Paradoxalmente, a carga horária empregada para a constante qualificação do trabalhador (reciclagens, treinamentos, capacitações, etc.) compromete seriamente a produtividade do trabalho. Enquanto que aquele trabalhador que pouco investe em sua “qualificação” tende a ter um maior rendimento na produção devido, a dedicação exclusiva

para com o ofício. Sendo assim, a “qualificação” e a “produtividade” acabam por serem relativas à medida que o tempo necessário para o aperfeiçoamento do trabalhador, o processo de burocratização das empresas que contratam essa mão-de-obra e o desgaste físico do trabalhador propiciado pelas exigências do mercado de trabalho, tornam-se problemas cada vez mais comuns nesta sociedade economicamente competitiva.
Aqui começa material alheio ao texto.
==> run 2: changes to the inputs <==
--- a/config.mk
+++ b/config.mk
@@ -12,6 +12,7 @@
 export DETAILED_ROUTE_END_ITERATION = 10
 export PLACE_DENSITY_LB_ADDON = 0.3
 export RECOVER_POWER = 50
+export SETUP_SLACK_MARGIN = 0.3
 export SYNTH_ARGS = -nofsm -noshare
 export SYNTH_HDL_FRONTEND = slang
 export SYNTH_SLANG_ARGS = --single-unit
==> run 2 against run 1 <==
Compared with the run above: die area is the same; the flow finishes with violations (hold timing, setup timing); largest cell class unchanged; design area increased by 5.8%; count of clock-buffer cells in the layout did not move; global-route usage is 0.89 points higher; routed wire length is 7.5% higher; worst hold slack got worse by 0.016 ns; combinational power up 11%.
`config.mk`:
```
export PLATFORM = sky130hd
export DESIGN_NAME = win_watchdog
export DESIGN_NICKNAME = d
export VERILOG_FILES = /design/src/rtl/win_watchdog.sv
export SDC_FILE = /design/constraint.sdc
export NUM_CORES = 1
export LEC_CHECK = 0
export ABC_AREA = 0
export BUFFER_PORTS_ARGS = -buffer_cell sky130_fd_sc_hd__buf_2
export CORE_MARGIN = 5
export CORE_UTILIZATION = 53
export CTS_CLUSTER_SIZE = 25
export DETAILED_ROUTE_END_ITERATION = 7
export PLACE_DENSITY = 0.76
export SLEW_MARGIN = 20
export SYNTH_ARGS = -nofsm -noshare
export SYNTH_HDL_FRONTEND = slang
export SYNTH_SLANG_ARGS = --single-unit
```
`constraint.sdc`:
```
create_clock -name clk -period 2.1 [get_ports clk]
set_input_delay 0.315 -clock clk [delete_from_list [all_inputs] [get_ports clk]]
set_output_delay 0.315 -clock clk [all_outputs]
set_load 0.005 [all_outputs]
```
## config.mk

```make
export PLATFORM = sky130hd
export DESIGN_NAME = int_alu
export DESIGN_NICKNAME = d
export VERILOG_FILES = /design/src/rtl/int_alu_pkg.sv /design/src/rtl/int_alu_decode.sv /design/src/rtl/int_alu_slice.sv /design/src/rtl/int_alu_less.sv /design/src/rtl/int_alu.sv
export SDC_FILE = /design/constraint.sdc
export NUM_CORES = 1
export LEC_CHECK = 0
export ABC_AREA = 1
export BUFFER_PORTS_ARGS = -buffer_cell sky130_fd_sc_hd__clkbuf_2
export CAP_MARGIN = 20
export CORE_AREA = 2 2 87 105
export DETAILED_ROUTE_END_ITERATION = 10
export DIE_AREA = 0 0 89 107
export PLACE_DENSITY = 0.8
export SKIP_LAST_GASP = 1
export SLEW_MARGIN = 10
export SYNTH_ARGS = -nofsm -noshare
export SYNTH_HDL_FRONTEND = slang
export SYNTH_HIERARCHICAL = 1
export SYNTH_SLANG_ARGS = --single-unit
```

## constraint.sdc

```tcl
create_clock -name vclk -period 81.6
set_input_delay 16.32 -clock vclk [all_inputs]
set_output_delay 16.32 -clock vclk [all_outputs]
set_load 0.005 [all_outputs]
```

## src/rtl/int_alu_pkg.sv

```systemverilog
// Package: shared widths, operation codes and slice output selector.
// Assumes: codes follow {invert_a, invert_b, select[1:0]}.
package int_alu_pkg;
    localparam int unsigned OP_W = 4;

    localparam logic [OP_W-1:0] OPC_AND = 4'b0000;
    localparam logic [OP_W-1:0] OPC_OR  = 4'b0001;
    localparam logic [OP_W-1:0] OPC_ADD = 4'b0010;
    localparam logic [OP_W-1:0] OPC_SUB = 4'b0110;
    localparam logic [OP_W-1:0] OPC_SLT = 4'b0111;
    localparam logic [OP_W-1:0] OPC_NOR = 4'b1100;

    typedef enum logic [1:0] {
        SEL_AND  = 2'b00,
        SEL_OR   = 2'b01,
        SEL_SUM  = 2'b10,
        SEL_LESS = 2'b11
    } slice_sel_e;
endpackage

```

## src/rtl/int_alu_decode.sv

```systemverilog
// Module: int_alu_decode
// Splits the operation code into input inversions and an output selector,
// and flags codes outside the defined set.
// Assumes: purely combinational; the caller zeroes the result when invalid.
module int_alu_decode
    import int_alu_pkg::*;
(
    input  logic [OP_W-1:0] op_code,
    output logic            inv_a,
    output logic            inv_b,
    output slice_sel_e      sel,
    output logic            op_valid
);
    // Field split: top bits invert, low bits select.
    always_comb begin
        inv_a = op_code[3];
        inv_b = op_code[2];
        sel   = slice_sel_e'(op_code[1:0]);
    end

    // Membership test against the supported codes.
    always_comb begin
        unique case (op_code)
            OPC_AND, OPC_OR, OPC_ADD, OPC_SUB, OPC_SLT, OPC_NOR: op_valid = 1'b1;
            default:                                             op_valid = 1'b0;
        endcase
    end
endmodule

```

## src/rtl/int_alu_slice.sv

```systemverilog
// Module: int_alu_slice
// One bit of the ALU: optional input inversion, AND, OR, full add,
// and a four-way selector that can also pass an external less bit.
// Assumes: the less input is the comparison bit for slice 0 and 0 elsewhere.
module int_alu_slice
    import int_alu_pkg::*;
(
    input  logic       a_bit,
    input  logic       b_bit,
    input  logic       inv_a,
    input  logic       inv_b,
    input  logic       carry_in,
    input  logic       less_in,
    input  slice_sel_e sel,
    output logic       sum_bit,
    output logic       carry_out,
    output logic       res_bit
);
    logic a_eff;
    logic b_eff;

    // Conditional inversion of each operand bit.
    always_comb begin
        a_eff = a_bit ^ inv_a;
        b_eff = b_bit ^ inv_b;
    end

    // Full adder: majority for carry, parity for sum.
    always_comb begin
        sum_bit   = a_eff ^ b_eff ^ carry_in;
        carry_out = (a_eff & b_eff) | (a_eff & carry_in) | (b_eff & carry_in);
    end

    // Output selector.
    always_comb begin
        unique case (sel)
            SEL_AND:  res_bit = a_eff & b_eff;
            SEL_OR:   res_bit = a_eff | b_eff;
            SEL_SUM:  res_bit = sum_bit;
            SEL_LESS: res_bit = less_in;
            default:  res_bit = 1'b0;
        endcase
    end
endmodule

```

## src/rtl/int_alu_less.sv

```systemverilog
// Module: int_alu_less
// Forms the signed less-than bit from the top slice of a subtraction.
// Assumes: msb_sum, msb_cin and msb_cout come from the most significant slice.
module int_alu_less (
    input  logic msb_sum,
    input  logic msb_cin,
    input  logic msb_cout,
    output logic less
);
    logic ovf;

    // Signed overflow, then sign corrected for it.
    always_comb begin
        ovf  = msb_cin ^ msb_cout;
        less = msb_sum ^ ovf;
    end
endmodule

```

## src/rtl/int_alu.sv

```systemverilog
// Module: int_alu (top)
// Ripple chain of WIDTH one-bit slices plus decode, comparison and zero flag.
// Assumes: no clock; outputs settle combinationally from the inputs.
module int_alu
    import int_alu_pkg::*;
#(
    parameter int unsigned WIDTH = 32
) (
    input  logic [WIDTH-1:0] opa,
    input  logic [WIDTH-1:0] opb,
    input  logic [OP_W-1:0]  op_code,
    output logic [WIDTH-1:0] result,
    output logic             zero
);
    localparam int unsigned MSB = WIDTH - 1;

    logic             inv_a;
    logic             inv_b;
    slice_sel_e       sel;
    logic             op_valid;
    logic [WIDTH:0]   carry;
    logic [WIDTH-1:0] sum_w;
    logic [WIDTH-1:0] chain_res;
    logic             less;

    int_alu_decode u_decode (
        .op_code  (op_code),
        .inv_a    (inv_a),
        .inv_b    (inv_b),
        .sel      (sel),
        .op_valid (op_valid)
    );

    // Carry into bit 0 is the b-invert bit, which completes two's complement.
    always_comb carry[0] = inv_b;

    for (genvar i = 0; i < WIDTH; i++) begin : g_slice
        logic less_i;
        if (i == 0) begin : g_lsb
            always_comb less_i = less;
        end else begin : g_upper
            always_comb less_i = 1'b0;
        end
        int_alu_slice u_slice (
            .a_bit     (opa[i]),
            .b_bit     (opb[i]),
            .inv_a     (inv_a),
            .inv_b     (inv_b),
            .carry_in  (carry[i]),
            .less_in   (less_i),
            .sel       (sel),
            .sum_bit   (sum_w[i]),
            .carry_out (carry[i+1]),
            .res_bit   (chain_res[i])
        );
    end

    int_alu_less u_less (
        .msb_sum  (sum_w[MSB]),
        .msb_cin  (carry[MSB]),
        .msb_cout (carry[WIDTH]),
        .less     (less)
    );

    // Undefined codes force zero; flag tracks an all-zero result.
    always_comb begin
        result = op_valid ? chain_res : '0;
        zero   = ~|result;
    end

    // Behavioural cross-checks of the slice chain.
    always_comb begin
        if (op_code == OPC_AND)
            p_and_r1: assert (result == (opa & opb));
        if (op_code == OPC_OR)
            p_or_r2: assert (result == (opa | opb));
        if (op_code == OPC_ADD)
            p_add_wrap_r3: assert (result == WIDTH'(opa + opb));
        if (inv_b && !inv_a)
            p_sub_sum_r4: assert (sum_w == WIDTH'(opa - opb));
        if (op_code == OPC_SLT)
            p_slt_signed_r5_r6: assert (result == WIDTH'($signed(opa) < $signed(opb)));
        if (op_code == OPC_NOR)
            p_nor_r7: assert (result == ~(opa | opb));
        p_zero_flag_r8: assert (zero == (chain_res == '0 || !op_valid));
        if (!(op_code inside {OPC_AND, OPC_OR, OPC_ADD, OPC_SUB, OPC_SLT, OPC_NOR}))
            p_undef_zero_r9: assert (result == '0 && zero);
        if (op_code == OPC_SUB)
            p_eq_flag_r10: assert (zero == (opa == opb));
    end
endmodule

```

* Word-level counts from Yosys, hierarchy flattened *
Cells that the tools add are included.

word-level totals
  logic and storage cells = 369
  input port bits = 68
  output and inout bits = 33
  register bits = 0

operators by class
  eq/ne operators = 8
  reductions and logical operators = 5
  bitwise logic cells = 322
  muxes and demuxes = 34

operators by type and width
  kind                                                              number
  1-bit XOR                                                         130
  1-bit one-hot mux with 4 select lines                             32
  1-bit AND                                                         96
  1-bit OR                                                          96
  32-bit 2-to-1 mux                                                 1
  32-bit OR reduction                                               1
  4-bit by 3-bit == test with 1-bit output (second input constant)  2
  6-bit OR reduction                                                1
  2-bit == test (second input constant)                             2
  4-bit by 1-bit == test with 1-bit output (second input constant)  1
  4-bit by 2-bit == test with 1-bit output (second input constant)  1
  4-bit == test (second input constant)                             1
  4-bit logical NOT                                                 1
  2-bit by 1-bit == test with 1-bit output (second input constant)  1
  2-bit logical NOT                                                 1
  1-bit logical NOT                                                 1
  1-bit 2-to-1 mux                                                  1

* Longest topological paths before layout *
  word-level depth = 103
  depth in mapped cells = 112
  gate-level depth less buffers = 111

* Hierarchy *
The synthesis kept the hierarchy.

modules (own cells, without submodules)
  module          instances  sequential area each (µm²)  cells an instance  area each (µm²)
  int_alu_slice   32         0.0                         21                 125.1
  int_alu         1          0.0                         97                 434.2
  int_alu_decode  1          0.0                         15                 73.8
  int_alu_less    1          0.0                         9                  35.0

* Worst setup path before layout *
Ideal clock, no wire load.

  path type = input-to-output
  start = in op_code[3]
  end = out zero
  data required time = 65280 ps
  slack = 31512 ps
  arrival = 33768 ps
  buffers on the path = 1
  stages on the path = 109
  path through = buf_4 > xor2_1 > inv_1 > fa_1 > inv_1 > inv_1 > fa_1 > inv_1 > inv_1 > fa_1 > inv_1 > inv_1 > fa_1 > inv_1 > inv_1 > fa_1 > inv_1 > inv_1 > [... 73 more ...] > inv_1 > inv_1 > fa_1 > inv_1 > inv_1 > fa_1 > inv_1 > nand3_1 > nand2_1 > inv_1 > nand2_1 > nand3_1 > nand2_1 > o21ai_0 > nand2_1 > nor2_1 > nand2_1 > nor2_2

RTL lines
  what                                       line                 text
  start: declaration                         int_alu.sv:11        input logic [OP_W-1:0] op_code,
  1-bit XOR (*)                              int_alu_slice.sv:24  a_eff = a_bit ^ inv_a;
  1-bit AND                                  int_alu_slice.sv:31  carry_out = (a_eff & b_eff) | (a_eff & carry_in) | (b_eff & carry_in);
  1-bit OR (*) (2 in series)                 int_alu_slice.sv:31
  net carry[1]                               int_alu.sv:21        logic [WIDTH:0] carry;
  1-bit AND                                  int_alu_slice.sv:31
  1-bit OR                                   int_alu_slice.sv:31
  1-bit OR (*)                               int_alu_slice.sv:31
  net carry[2]                               int_alu.sv:21
  [... 3 more ...]                           -
  net carry[3]                               int_alu.sv:21
  [... 3 more ...]                           -
  net carry[4]                               int_alu.sv:21
  [... 3 more ...]                           -
  net carry[5]                               int_alu.sv:21
  [... 3 more ...]                           -
  net carry[6]                               int_alu.sv:21
  [... 3 more ...]                           -
  net carry[7]                               int_alu.sv:21
  [... 3 more ...]                           -
  net carry[8]                               int_alu.sv:21
  [... 3 more ...]                           -
  net carry[9]                               int_alu.sv:21
  [... 3 more ...]                           -
  net carry[10]                              int_alu.sv:21
  [... 3 more ...]                           -
  net carry[11]                              int_alu.sv:21
  [... 3 more ...]                           -
  net carry[12]                              int_alu.sv:21
  [... 3 more ...]                           -
  net carry[13]                              int_alu.sv:21
  [... 3 more ...]                           -
  net carry[14]                              int_alu.sv:21
  [... 3 more ...]                           -
  net carry[15]                              int_alu.sv:21
  [... 3 more ...]                           -
  net carry[16]                              int_alu.sv:21
  [... 3 more ...]                           -
  net carry[17]                              int_alu.sv:21
  [... 3 more ...]                           -
  net carry[18]                              int_alu.sv:21
  [... 3 more ...]                           -
  net carry[19]                              int_alu.sv:21
  [... 3 more ...]                           -
  net carry[20]                              int_alu.sv:21
  [... 3 more ...]                           -
  net carry[21]                              int_alu.sv:21
  [... 3 more ...]                           -
  net carry[22]                              int_alu.sv:21
  [... 3 more ...]                           -
  net carry[23]                              int_alu.sv:21
  [... 3 more ...]                           -
  net carry[24]                              int_alu.sv:21
  [... 3 more ...]                           -
  net carry[25]                              int_alu.sv:21
  [... 3 more ...]                           -
  net carry[26]                              int_alu.sv:21
  [... 3 more ...]                           -
  net carry[27]                              int_alu.sv:21
  [... 3 more ...]                           -
  net carry[28]                              int_alu.sv:21
  [... 3 more ...]                           -
  net carry[29]                              int_alu.sv:21
  [... 3 more ...]                           -
  net carry[30]                              int_alu.sv:21
  [... 3 more ...]                           -
  net carry[31]                              int_alu.sv:21
  [... 1 more ...]                           -
  net sum_w[31]                              int_alu.sv:22        logic [WIDTH-1:0] sum_w;
  1-bit XOR (*)                              int_alu_less.sv:15   less = msb_sum ^ ovf;
  net g_slice[0].less_i                      int_alu.sv:38        logic less_i;
  1-bit one-hot mux with 4 select lines (*)  int_alu_slice.sv:36  unique case (sel)
  net chain_res[0]                           int_alu.sv:23        logic [WIDTH-1:0] chain_res;
  32-bit 2-to-1 mux (*)                      int_alu.sv:67        result = op_valid ? chain_res : '0;
  32-bit OR reduction (*)                    int_alu.sv:68        zero = ~|result;
  1-bit logical NOT (*)                      int_alu.sv:68
  end: declaration                           int_alu.sv:13        output logic zero

The timed path passes the listed nets; every way through them passes the cells marked *.

* Worst setup path in the final report *
  start = in op_code[3]
  end = out zero

between the ends
  cells in the longest elaborated chain, start to end = 103

RTL lines
  what                                       line                 text
  1-bit XOR (*)                              int_alu_slice.sv:24
  1-bit AND                                  int_alu_slice.sv:31
  1-bit OR (*) (2 in series)                 int_alu_slice.sv:31
  net carry[1]                               int_alu.sv:21
  1-bit AND                                  int_alu_slice.sv:31
  1-bit OR                                   int_alu_slice.sv:31
  1-bit OR (*)                               int_alu_slice.sv:31
  net carry[2]                               int_alu.sv:21
  [... 3 more ...]                           -
  net carry[3]                               int_alu.sv:21
  [... 3 more ...]                           -
  net carry[4]                               int_alu.sv:21
  [... 3 more ...]                           -
  net carry[5]                               int_alu.sv:21
  [... 3 more ...]                           -
  net carry[6]                               int_alu.sv:21
  [... 3 more ...]                           -
  net carry[7]                               int_alu.sv:21
  [... 3 more ...]                           -
  net carry[8]                               int_alu.sv:21
  [... 3 more ...]                           -
  net carry[9]                               int_alu.sv:21
  [... 3 more ...]                           -
  net carry[10]                              int_alu.sv:21
  [... 3 more ...]                           -
  net carry[11]                              int_alu.sv:21
  [... 3 more ...]                           -
  net carry[12]                              int_alu.sv:21
  [... 3 more ...]                           -
  net carry[13]                              int_alu.sv:21
  [... 3 more ...]                           -
  net carry[14]                              int_alu.sv:21
  [... 3 more ...]                           -
  net carry[15]                              int_alu.sv:21
  [... 3 more ...]                           -
  net carry[16]                              int_alu.sv:21
  [... 3 more ...]                           -
  net carry[17]                              int_alu.sv:21
  [... 3 more ...]                           -
  net carry[18]                              int_alu.sv:21
  [... 3 more ...]                           -
  net carry[19]                              int_alu.sv:21
  [... 3 more ...]                           -
  net carry[20]                              int_alu.sv:21
  [... 3 more ...]                           -
  net carry[21]                              int_alu.sv:21
  [... 3 more ...]                           -
  net carry[22]                              int_alu.sv:21
  [... 3 more ...]                           -
  net carry[23]                              int_alu.sv:21
  [... 3 more ...]                           -
  net carry[24]                              int_alu.sv:21
  [... 3 more ...]                           -
  net carry[25]                              int_alu.sv:21
  [... 3 more ...]                           -
  net carry[26]                              int_alu.sv:21
  [... 3 more ...]                           -
  net carry[27]                              int_alu.sv:21
  [... 3 more ...]                           -
  net carry[28]                              int_alu.sv:21
  [... 3 more ...]                           -
  net carry[29]                              int_alu.sv:21
  [... 3 more ...]                           -
  net carry[30]                              int_alu.sv:21
  [... 3 more ...]                           -
  net carry[31]                              int_alu.sv:21
  [... 3 more ...]                           -
  net carry[32]                              int_alu.sv:21
  1-bit XOR (*)                              int_alu_less.sv:14   ovf = msb_cin ^ msb_cout;
  1-bit XOR (*)                              int_alu_less.sv:15
  net g_slice[0].less_i                      int_alu.sv:38
  1-bit one-hot mux with 4 select lines (*)  int_alu_slice.sv:36
  net chain_res[0]                           int_alu.sv:23
  32-bit 2-to-1 mux (*)                      int_alu.sv:67
  32-bit OR reduction (*)                    int_alu.sv:68
  1-bit logical NOT (*)                      int_alu.sv:68

Marks and branches as above.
No entanto, por mais que o trabalho comprometa a produtividade (em qualquer das circunstâncias) ele é um trabalho qualificado, que por sua vez qualifica o modo de produção capitalista, por mais que este trabalho seja “improdutivo” e não esteja diretamente ligado à produção, mas de algum modo realiza a função de manter a estabilidade da ordem social, como é o caso dos empregados domésticos que são responsáveis por tomar de conta do patrimônio familiar, enquanto seus contratantes fazem parte diretamente do processo produtivo, como patrões ou como assalariados.

O trabalho produtivo por sua vez, é compreendido pela atividade laborativa que o trabalhador realiza diretamente na materialização do produto final que se constituirá em mercadoria. No entanto, há toda uma máquina produtiva que realiza este processo de diferentes maneiras. Antunes (2003, p. 58) exemplifica que “este trabalha mais com as mãos, aquele trabalha mais com a cabeça, um como diretor (manager), engenheiro (engineer), técnico etc., outro, como capataz (overloocker), outro como operário manual direto ou inclusive como simples ajudante”.